Predicting Outcomes Following Cognitive Behaviour Therapy in Child Anxiety Disorders: The Influence of Genetic, Demographic and Clinical Information

Background: Within a therapeutic gene by environment (G × E) framework, we recently demonstrated that variation in the Serotonin Transporter Promoter Polymorphism; "5HTTLPR" and marker rs6330 in Nerve Growth Factor gene; "NGF" is associated with poorer outcomes following cognitive behaviour therapy (CBT) for child anxiety disorders. The aim of this study was to explore one potential means of extending the translational reach of G × E data in a way that may be clinically informative. We describe a "risk-index" approach combining genetic, demographic and clinical data and test its ability to predict diagnostic outcome following CBT in anxious children. Method: DNA and clinical data were collected from 384 children with a primary anxiety disorder undergoing CBT. We tested our risk model in five cross-validation training sets. Results: In predicting treatment outcome, six variables had a minimum mean beta value of 0.5:"5HTTLPR," "NGF" rs6330, gender, primary anxiety severity, comorbid mood disorder and comorbid externalising disorder. A risk index (range 0-8) constructed from these variables had moderate a predictive ability (AUC = 0.62-0.69) in this study.

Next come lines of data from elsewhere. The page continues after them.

**config.mk**
```make
export PLATFORM = sky130hd
export DESIGN_NAME = sifhTop
export DESIGN_NICKNAME = d
export VERILOG_FILES = /design/src/hw/sifhPkg.sv /design/src/hw/sampleFramer.sv /design/src/hw/histMem.sv /design/src/hw/histBuilderFsm.sv /design/src/hw/peakFinder.sv /design/src/hw/sifhTop.sv
export VERILOG_INCLUDE_DIRS = /design/src /design/src/hw
export SDC_FILE = /design/constraint.sdc
export NUM_CORES = 1
export LEC_CHECK = 0
export ABC_AREA = 1
export BUFFER_PORTS_ARGS = -buffer_cell sky130_fd_sc_hd__buf_4
export CORE_UTILIZATION = 45
export CTS_CLUSTER_SIZE = 14
export DETAILED_ROUTE_END_ITERATION = 16
export SLEW_MARGIN = 30
export SYNTH_ARGS = -nofsm -noshare
export SYNTH_HDL_FRONTEND = slang
export SYNTH_HIERARCHICAL = 1
export SYNTH_SLANG_ARGS = --single-unit
```
**constraint.sdc**
```tcl
create_clock -name clk -period 4.1 [get_ports clk]
set_input_delay 0.82 -clock clk [delete_from_list [all_inputs] [get_ports clk]]
set_output_delay 0.82 -clock clk [all_outputs]
set_load 0.01 [all_outputs]
```
**src/hw/sifh_defines.svh**
```systemverilog
`ifndef SIFH_DEFINES_SVH
`define SIFH_DEFINES_SVH

// timestamp width in bits
`define SIFH_NP 10

// upper timestamp bits that pick the bin
`define SIFH_BIN_BITS 5

// bins per histogram
`define SIFH_BIN_NUM (1 << `SIFH_BIN_BITS)

// bin counter width, saturates at all ones
`define SIFH_CNT_W 8

// acquisitions per pixel
`define SIFH_ACQ_NUM 4

// timestamps per acquisition
`define SIFH_DATA_NUM 8

// pixels per frame
`define SIFH_PIXEL_NUM 3

// pixel index width
`define SIFH_PIX_W 2

`endif

```
**src/hw/sifhPkg.sv**
```systemverilog
`default_nettype none

package sifhPkg;

    `include "sifh_defines.svh"

    // raw timestamp as it arrives
    typedef logic [`SIFH_NP-1:0] stamp_t;

    // bin index, top bits of a stamp
    typedef logic [`SIFH_BIN_BITS-1:0] bin_t;

    // per-bin hit counter
    typedef logic [`SIFH_CNT_W-1:0] count_t;

    // pixel position within a frame
    typedef logic [`SIFH_PIX_W-1:0] pixel_t;

    // builder: filling a bank, or stalled with both banks taken
    typedef enum logic {
        FILL,
        WAIT_BANK
    } builderState_e;

    // peak finder: scan, then four-phase result handshake
    typedef enum logic [1:0] {
        IDLE,
        SCAN,
        REQ,
        ACK_WAIT
    } peakState_e;

endpackage

`default_nettype wire

```
**src/hw/sampleFramer.sv**
```systemverilog
`timescale 1ns/1ns
`default_nettype none
`include "sifh_defines.svh"

module sampleFramer
    import sifhPkg::*;
(
    input  wire logic clk,
    input  wire logic rst,
    input  wire logic accept,
    output logic      sampleLast,
    output pixel_t    pixel
);

    // counter widths from the frame shape
    localparam int DATA_W = $clog2(`SIFH_DATA_NUM);
    localparam int ACQ_W  = $clog2(`SIFH_ACQ_NUM);

    // sample within acquisition
    logic [DATA_W-1:0] dataCnt;
    // acquisition within pixel
    logic [ACQ_W-1:0]  acqCnt;

    logic lastData;
    logic lastAcq;
    logic lastPixel;

    // end-of-range decodes
    assign lastData  = (dataCnt == DATA_W'(`SIFH_DATA_NUM - 1));
    assign lastAcq   = (acqCnt == ACQ_W'(`SIFH_ACQ_NUM - 1));
    assign lastPixel = (pixel == pixel_t'(`SIFH_PIXEL_NUM - 1));

    // current sample closes its pixel
    assign sampleLast = lastData && lastAcq;

    always_ff @(posedge clk) begin
        if (rst) begin
            dataCnt <= '0;
            acqCnt  <= '0;
            pixel   <= '0;
        end else if (accept) begin
            // innermost counter steps on every accepted sample
            if (lastData) begin
                dataCnt <= '0;
            end else begin
                dataCnt <= dataCnt + 1'b1;
            end

            // acquisition steps when its samples are done
            if (lastData) begin
                if (lastAcq) begin
                    acqCnt <= '0;
                end else begin
                    acqCnt <= acqCnt + 1'b1;
                end
            end

            // pixel steps at end of pixel, wraps at frame end
            if (lastData && lastAcq) begin
                if (lastPixel) begin
                    pixel <= '0;
                end else begin
                    pixel <= pixel + 1'b1;
                end
            end
        end
    end

endmodule

`default_nettype wire

```
**src/hw/histMem.sv**
```systemverilog
`timescale 1ns/1ns
`default_nettype none
`include "sifh_defines.svh"

module histMem
    import sifhPkg::*;
(
    input  wire logic   clk,
    input  wire logic   rst,
    input  wire logic   updEn,
    input  wire logic   updBank,
    input  wire bin_t   updBin,
    input  wire count_t updCount,
    input  wire logic   rdBank,
    input  wire bin_t   rdBin,
    output count_t      rdCount,
    input  wire logic   scanBank,
    input  wire bin_t   scanBin,
    input  wire logic   scanClr,
    output count_t      scanCount
);

    // post-reset sweep that zeroes both banks
    logic clrActive;
    bin_t clrIdx;

    // unregistered bank outputs, muxed below
    count_t bankRd   [2];
    count_t bankScan [2];

    always_ff @(posedge clk) begin
        if (rst) begin
            clrActive <= 1'b1;
            clrIdx    <= '0;
        end else if (clrActive) begin
            clrIdx <= clrIdx + 1'b1;
            if (clrIdx == bin_t'(`SIFH_BIN_NUM - 1)) begin
                clrActive <= 1'b0;
            end
        end
    end

    for (genvar b = 0; b < 2; b++) begin : gBank
        count_t cells [`SIFH_BIN_NUM];
        logic   zeroWr;
        logic   updWr;
        bin_t   zeroIdx;

        // scan port only ever writes zero
        assign zeroWr  = clrActive || (scanClr && (scanBank == 1'(b)));
        assign updWr   = updEn && (updBank == 1'(b));
        assign zeroIdx = clrActive ? clrIdx : scanBin;

        // builder and scanner never own the same bank
        always_ff @(posedge clk) begin
            if (zeroWr) begin
                cells[zeroIdx] <= '0;
            end else if (updWr) begin
                cells[updBin] <= updCount;
            end
        end

        assign bankRd[b]   = cells[rdBin];
        assign bankScan[b] = cells[scanBin];
    end

    // registered reads, old value on a same-cycle write
    always_ff @(posedge clk) begin
        rdCount   <= bankRd[rdBank];
        scanCount <= bankScan[scanBank];
    end

endmodule

`default_nettype wire

```
**src/hw/histBuilderFsm.sv**
```systemverilog
`timescale 1ns/1ns
`default_nettype none
`include "sifh_defines.svh"

module histBuilderFsm
    import sifhPkg::*;
(
    input  wire logic   clk,
    input  wire logic   rst,
    input  wire logic   wrEn,
    input  wire stamp_t data,
    output logic        ready,
    input  wire logic   sampleLast,
    input  wire pixel_t pixel,
    output logic        updEn,
    output logic        updBank,
    output bin_t        updBin,
    output count_t      updCount,
    output logic        rdBank,
    output bin_t        rdBin,
    input  wire count_t rdCount,
    output logic        bankFull,
    output logic        fullBank,
    output pixel_t      fullPixel,
    input  wire logic   bankFree
);

    builderState_e state;

    // bank being filled, and whether the scanner holds the other one
    logic fillBank;
    logic scanBusy;

    // mirrors the memory clear sweep after reset
    bin_t initCnt;
    logic initDone;

    logic   accept;
    logic   pixEnd;
    logic   hand;
    pixel_t lastPixel;

    // stage 1, read issued
    logic s1Valid;
    logic s1Bank;
    bin_t s1Bin;

    // write seen last cycle, not yet visible in rdCount
    logic   wrValid;
    logic   wrBank;
    bin_t   wrBin;
    count_t wrCount;
    count_t baseCount;

    // handoff delay so the last write lands before the scan
    logic   handV;
    logic   handBank;
    pixel_t handPixel;

    assign ready  = initDone && (state == FILL);
    assign accept = wrEn && ready;
    assign pixEnd = accept && sampleLast;

    // pass the filled bank on when the scanner is free
    assign hand = ((state == FILL) && pixEnd && (!scanBusy || bankFree))
               || ((state == WAIT_BANK) && bankFree);

    // bin is the top stamp bits
    assign rdBin  = data[`SIFH_NP-1 -: `SIFH_BIN_BITS];
    assign rdBank = fillBank;

    always_ff @(posedge clk) begin
        if (rst) begin
            state    <= FILL;
            fillBank <= 1'b0;
            scanBusy <= 1'b0;
            initCnt  <= '0;
            initDone <= 1'b0;
        end else begin
            if (!initDone) begin
                initCnt <= initCnt + 1'b1;
                if (initCnt == bin_t'(`SIFH_BIN_NUM - 1)) begin
                    initDone <= 1'b1;
                end
            end
            case (state)
                FILL: begin
                    // pixel done but other bank still scanning
                    if (pixEnd && !hand) begin
                        state <= WAIT_BANK;
                    end
                end
                WAIT_BANK: begin
                    if (bankFree) begin
                        state <= FILL;
                    end
                end
                default: state <= FILL;
            endcase
            if (hand) begin
                fillBank <= !fillBank;
                scanBusy <= 1'b1;
            end else if (bankFree) begin
                scanBusy <= 1'b0;
            end
        end
    end

    always_ff @(posedge clk) begin
        if (rst) begin
            s1Valid  <= 1'b0;
            wrValid  <= 1'b0;
            handV    <= 1'b0;
            bankFull <= 1'b0;
        end else begin
            s1Valid  <= accept;
            wrValid  <= updEn;
            handV    <= hand;
            bankFull <= handV;
        end
    end

    always_ff @(posedge clk) begin
        s1Bin     <= rdBin;
        s1Bank    <= fillBank;
        wrBin     <= updBin;
        wrBank    <= updBank;
        wrCount   <= updCount;
        if (pixEnd) begin
            lastPixel <= pixel;
        end
        handBank  <= fillBank;
        // framer has moved on once stalled
        handPixel <= (state == FILL) ? pixel : lastPixel;
        fullBank  <= handBank;
        fullPixel <= handPixel;
    end

    // stage 2, forward the previous write on a bin match
    always_comb begin
        if (wrValid && (wrBin == s1Bin) && (wrBank == s1Bank)) begin
            baseCount = wrCount;
        end else begin
            baseCount = rdCount;
        end
        // saturating increment
        if (baseCount == '1) begin
            updCount = baseCount;
        end else begin
            updCount = baseCount + 1'b1;
        end
    end

    assign updEn   = s1Valid;
    assign updBin  = s1Bin;
    assign updBank = s1Bank;

endmodule

`default_nettype wire

```
**src/hw/peakFinder.sv**
```systemverilog
`timescale 1ns/1ns
`default_nettype none
`include "sifh_defines.svh"

module peakFinder
    import sifhPkg::*;
(
    input  wire logic   clk,
    input  wire logic   rst,
    input  wire logic   bankFull,
    input  wire logic   fullBank,
    input  wire pixel_t fullPixel,
    output logic        scanBank,
    output bin_t        scanBin,
    output logic        scanClr,
    input  wire count_t scanCount,
    output logic        resReq,
    input  wire logic   resAck,
    output pixel_t      resPixel,
    output bin_t       resBin,
    output count_t      resCount,
    output logic        bankFree
);

    peakState_e state;

    // read address walking up through the bins
    bin_t binIdx;

    // bank and pixel owned for this scan
    logic   curBank;
    pixel_t curPixel;

    // compare stage, one cycle behind the read
    logic cmpValid;
    bin_t cmpBin;

    // running maximum
    bin_t   bestBin;
    count_t bestCount;

    assign scanBank = curBank;
    assign scanBin  = binIdx;
    // clear each bin in the same cycle it is read
    assign scanClr  = (state == SCAN);

    assign resPixel = curPixel;
    assign resBin   = bestBin;
    assign resCount = bestCount;

    // bank clean and handshake closed
    assign bankFree = (state == ACK_WAIT) && !resAck;

    always_ff @(posedge clk) begin
        if (rst) begin
            state    <= IDLE;
            binIdx   <= '0;
            resReq   <= 1'b0;
            cmpValid <= 1'b0;
        end else begin
            cmpValid <= (state == SCAN);
            case (state)
                IDLE: begin
                    if (bankFull) begin
                        binIdx <= '0;
                        state  <= SCAN;
                    end
                end
                SCAN: begin
                    binIdx <= binIdx + 1'b1;
                    if (binIdx == bin_t'(`SIFH_BIN_NUM - 1)) begin
                        state <= REQ;
                    end
                end
                REQ: begin
                    // first cycle here drains the compare stage
                    if (!resReq && !resAck) begin
                        resReq <= 1'b1;
                    end else if (resReq && resAck) begin
                        resReq <= 1'b0;
                        state  <= ACK_WAIT;
                    end
                end
                ACK_WAIT: begin
                    if (!resAck) begin
                        state <= IDLE;
                    end
                end
                default: state <= IDLE;
            endcase
        end
    end

    always_ff @(posedge clk) begin
        cmpBin <= binIdx;
        if ((state == IDLE) && bankFull) begin
            curBank   <= fullBank;
            curPixel  <= fullPixel;
            bestBin   <= '0;
            bestCount <= '0;
        end else if (cmpValid && (scanCount > bestCount)) begin
            // strictly larger only, lowest bin wins a tie
            bestBin   <= cmpBin;
            bestCount <= scanCount;
        end
    end

endmodule

`default_nettype wire

```
**src/hw/sifhTop.sv**
```systemverilog
`timescale 1ns/1ns
`default_nettype none

module sifhTop
    import sifhPkg::*;
(
    input  wire logic   clk,
    input  wire logic   rst,
    input  wire logic   wrEn,
    input  wire stamp_t data,
    output logic        ready,
    output logic        resReq,
    input  wire logic   resAck,
    output pixel_t      resPixel,
    output bin_t        resBin,
    output count_t      resCount
);

    // framer to builder
    logic   accept;
    logic   sampleLast;
    pixel_t pixel;

    // builder to memory update port
    logic   updEn;
    logic   updBank;
    bin_t   updBin;
    count_t updCount;
    logic   rdBank;
    bin_t   rdBin;
    count_t rdCount;

    // bank handoff between builder and peak finder
    logic   bankFull;
    logic   fullBank;
    pixel_t fullPixel;
    logic   bankFree;

    // peak finder to memory scan port
    logic   scanBank;
    bin_t   scanBin;
    logic   scanClr;
    count_t scanCount;

    // framer advances only on accepted samples
    assign accept = wrEn && ready;

    sampleFramer sampleFramer_inst (
        .clk        (clk),
        .rst        (rst),
        .accept     (accept),
        .sampleLast (sampleLast),
        .pixel      (pixel)
    );

    histBuilderFsm histBuilderFsm_inst (
        .clk        (clk),
        .rst        (rst),
        .wrEn       (wrEn),
        .data       (data),
        .ready      (ready),
        .sampleLast (sampleLast),
        .pixel      (pixel),
        .updEn      (updEn),
        .updBank    (updBank),
        .updBin     (updBin),
        .updCount   (updCount),
        .rdBank     (rdBank),
        .rdBin      (rdBin),
        .rdCount    (rdCount),
        .bankFull   (bankFull),
        .fullBank   (fullBank),
        .fullPixel  (fullPixel),
        .bankFree   (bankFree)
    );

    histMem histMem_inst (
        .clk       (clk),
        .rst       (rst),
        .updEn     (updEn),
        .updBank   (updBank),
        .updBin    (updBin),
        .updCount  (updCount),
        .rdBank    (rdBank),
        .rdBin     (rdBin),
        .rdCount   (rdCount),
        .scanBank  (scanBank),
        .scanBin   (scanBin),
        .scanClr   (scanClr),
        .scanCount (scanCount)
    );

    peakFinder peakFinder_inst (
        .clk       (clk),
        .rst       (rst),
        .bankFull  (bankFull),
        .fullBank  (fullBank),
        .fullPixel (fullPixel),
        .scanBank  (scanBank),
        .scanBin   (scanBin),
        .scanClr   (scanClr),
        .scanCount (scanCount),
        .resReq    (resReq),
        .resAck    (resAck),
        .resPixel  (resPixel),
        .resBin    (resBin),
        .resCount  (resCount),
        .bankFree  (bankFree)
    );

endmodule

`default_nettype wire

```
==> summary.md <==
| Metric | Value |
|---|---|
| Area Overhead vs Synth | 11.0% |
| Post-synth EDFFs | 517 |
| ANT nets after route | 0 |
| Met2 Usage GRT | 0.434 |
| Tot GR Track Use | 0.272 |
| Clock transition at path regs | 0.06 ns |
| CORE AREA | 67300 µm² |
| Cells after synthesis | 3604 |
| Post-Synthesis Net Count | 3642 |
| Pin count of the biggest net entering global routing | 156 |
| I/O Buffers | 25 |
| Synth warn | 6 |
| Peak supply drop | 0.000263 V |
| LEAKAGE | 14.0 nW |
| Detailed Place HPWL | 56100 µm |
| Post-Syn Area per Cell | 8.52 µm² |
| Hold Crit Class | reg2reg |
| First-pass GRT wire length | 143000 µm |
| Setup tns final | 0 ns |
| Maximum achievable frequency | 0.309 GHz |
| Gpl congestion | 0.884 |
| Crit path time final | 3.24 ns |
| Drt first pass iters | 5 |
| Status | completed |
| Clk sinks | 610 |
| Initial antenna violation count | 0 |
| Mapped Area | 30700 µm² |
| Clock Tree Root | clkbuf_16 |
| Final Hold Viols | 0 |
| Critical path fanouts, max | 11 |
| Via count | 25400 |
| Die area | 69300 µm² |
| Fin. max-slew vios | 0 |
| Headroom to the max-slew limit | 0.273 |
| Drt wl/cell | 21.1 µm |
| Chip height | 263 µm |
| Multi-input gate area | 11700 µm² |
| Drt total wl | 95100 µm |
| Net count, final | 3622 |
| Fraction of layout cells with a size suffix above 1 | 0.0918 |
| Starting Density | 0.456 |
| Power per Cell Area | 434 nW/µm² |
| Std cell rows | 95 |
| Critical path class | reg2reg |
| Post-synth ARST share | 0 |
| CP arrival | 3.46 ns |
| Vias in the first global route | 24200 |
| Global routing's busiest layer | met2 |
| Overall die width | 263 µm |
| Setup crit start kind | flop |
| Layout fillers | 6233 |
| Sequential standard cell area | 17400 µm² |
| Pre-CTS setup slack | 0.874 ns |
| Hold Buf Count CTS | 0 |
| Synth top area cells | edfxtp_1, nand2_1, nand3_1 |
| Worst Path Required | 4.32 ns |
| Final worst-path cycle share | 0.789 |
| Synth Flop Type | edfxtp_1 |
| Total CTS buffers | 69 |
| Post-CTS setup buffer count | 0 |
| Routing usage on met3 | 0.0466 |
| Layout Skew | 0.0259 ns |
| Post-CTS Resized | 0 |
| Detailed Route Iter0 Violations | 2398 |
| DRC Markers | 0 |
| Sequential share of the synthesized area | 0.566 |
| GRT Residual Overflow | 0 |
| Max Cap Violations | 0 |
| Area leader, netlist | edfxtp_1 |
| Worst slew pin tran | 1.09 ns |
| Crit end category | flop |
| RSZ-0062 raised after global routing | false |
| CTS max path bufs | 3 |
| Clock tree from TritonCTS | done |
| Post-synth top area share | 0.506 |
| IO Pins | 31 |
| Distinct cells, synth | 39 |
| Worst skew pair latency | 0.61 ns |
| Diodes inserted | 0 |
| Fin worst setup slack | 0.865 ns |
| Met1 GRT Util | 0.364 |
| Final setup vio count | 0 |
| Via/cell ratio | 5.63 |
| #FFs+latches synth | 610 |
| CTS H-Tree Depth | 3 |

Children scoring high on this index (5-8) were approximately three times as likely to retain their primary anxiety disorder at follow-up as compared with those children scoring 2 or less. Conclusion: Significant genetic, demographic and clinical predictors of outcome following CBT for anxiety-disordered children were identified. Combining these predictors within a risk index could be used to identify which children are less likely to be diagnosis-free following CBT alone and require longer or enhanced treatment. The "risk-index" approach represents one means of harnessing the translational potential of G × E data.